Duras fueron las condiciones de paz que el vencedor impuso a Cartago. La república vencida renunciaba a sus posesiones de fuera de África; daba en rehenes cincuenta principales señores de la ciudad escogidos por Escipión; se obligaba a pagar a Roma diez mil talentos de plata en cincuenta plazos, y lo que era más sensible, entregaba sus naves; de quinientas a setecientas fueron quemadas delante de la ciudad, y Cartago pasó por la humillación y desconsuelo de ver arder aquellas naves con que no había sabido impedir el desembarco de Escipión: comprometíase Cartago a no emprender ninguna guerra sin el beneplácito de Roma, y a volver a Masinisa todo lo que habían poseído sus mayores y a darle cíen rehenes. A todo esto accedió aquella república que con su poder había asustado al mundo. Así sucumbió Cartago.

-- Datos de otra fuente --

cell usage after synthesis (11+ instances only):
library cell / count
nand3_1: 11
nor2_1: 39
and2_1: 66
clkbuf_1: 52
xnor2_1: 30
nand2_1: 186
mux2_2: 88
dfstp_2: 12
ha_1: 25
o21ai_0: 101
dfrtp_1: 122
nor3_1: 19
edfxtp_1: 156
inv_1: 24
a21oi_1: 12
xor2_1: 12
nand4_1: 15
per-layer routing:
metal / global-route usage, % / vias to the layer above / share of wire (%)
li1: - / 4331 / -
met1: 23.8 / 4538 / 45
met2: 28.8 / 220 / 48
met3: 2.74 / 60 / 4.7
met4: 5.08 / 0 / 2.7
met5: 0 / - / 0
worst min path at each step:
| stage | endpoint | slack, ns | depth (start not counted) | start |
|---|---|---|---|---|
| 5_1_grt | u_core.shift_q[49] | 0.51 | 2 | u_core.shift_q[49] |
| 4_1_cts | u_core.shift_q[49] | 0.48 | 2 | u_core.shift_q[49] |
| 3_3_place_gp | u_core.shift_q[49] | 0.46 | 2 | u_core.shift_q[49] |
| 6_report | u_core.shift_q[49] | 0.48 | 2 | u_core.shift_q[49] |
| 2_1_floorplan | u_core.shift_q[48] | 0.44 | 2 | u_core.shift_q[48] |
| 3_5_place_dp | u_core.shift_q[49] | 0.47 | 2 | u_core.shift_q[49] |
### src/design/uwbps_pkg.sv
package uwbps_pkg;

	localparam int DATA_W = 8;
	localparam int ADDR_W = 48;
	localparam int SIG_BYTES = 16;
	localparam int CFG_W = 64;
	localparam int CFG_IDX_W = 2;
	localparam int LEN_W = 5;

	// register indexes
	localparam logic [CFG_IDX_W-1:0] CFG_PATTERN_LOW = 2'd0;
	localparam logic [CFG_IDX_W-1:0] CFG_PATTERN_HIGH = 2'd1;
	localparam logic [CFG_IDX_W-1:0] CFG_CARE_MASK = 2'd2;
	localparam logic [CFG_IDX_W-1:0] CFG_PATTERN_LENGTH = 2'd3;

	// match status codes, also used for the saturating match count
	localparam logic [1:0] STATUS_NONE = 2'd0;
	localparam logic [1:0] STATUS_UNIQUE = 2'd1;
	localparam logic [1:0] STATUS_AMBIGUOUS = 2'd2;

	typedef struct packed {
		logic [DATA_W-1:0] data_byte;
		logic [ADDR_W-1:0] byte_address;
		logic              range_first;
		logic              scan_last;
	} item_t;

	typedef struct packed {
		logic [1:0]        match_status;
		logic [ADDR_W-1:0] match_address;
	} result_t;

	typedef struct packed {
		logic [SIG_BYTES-1:0][DATA_W-1:0] pattern;
		logic [SIG_BYTES-1:0]             care;
		logic [LEN_W-1:0]                 length;
	} sig_cfg_t;

endpackage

Escipión volvió a Roma henchido de gloria y de riquezas. Delante de su carro triunfal llevaba al rey Siphax cargado de cadenas, pero el viejo númida murió antes de entrar en la ciudad. Todos los honores de que podía Roma disponer se prodigaron al vencedor, que recibió el sobrenombre de el Africano. Fue nombrado nuevamente cónsul, y después censor. Celebráronse magníficas fiestas, y se decretó dar una yugada de tierra a los soldados por cada año que hablan hecho la guerra en África o en España[68].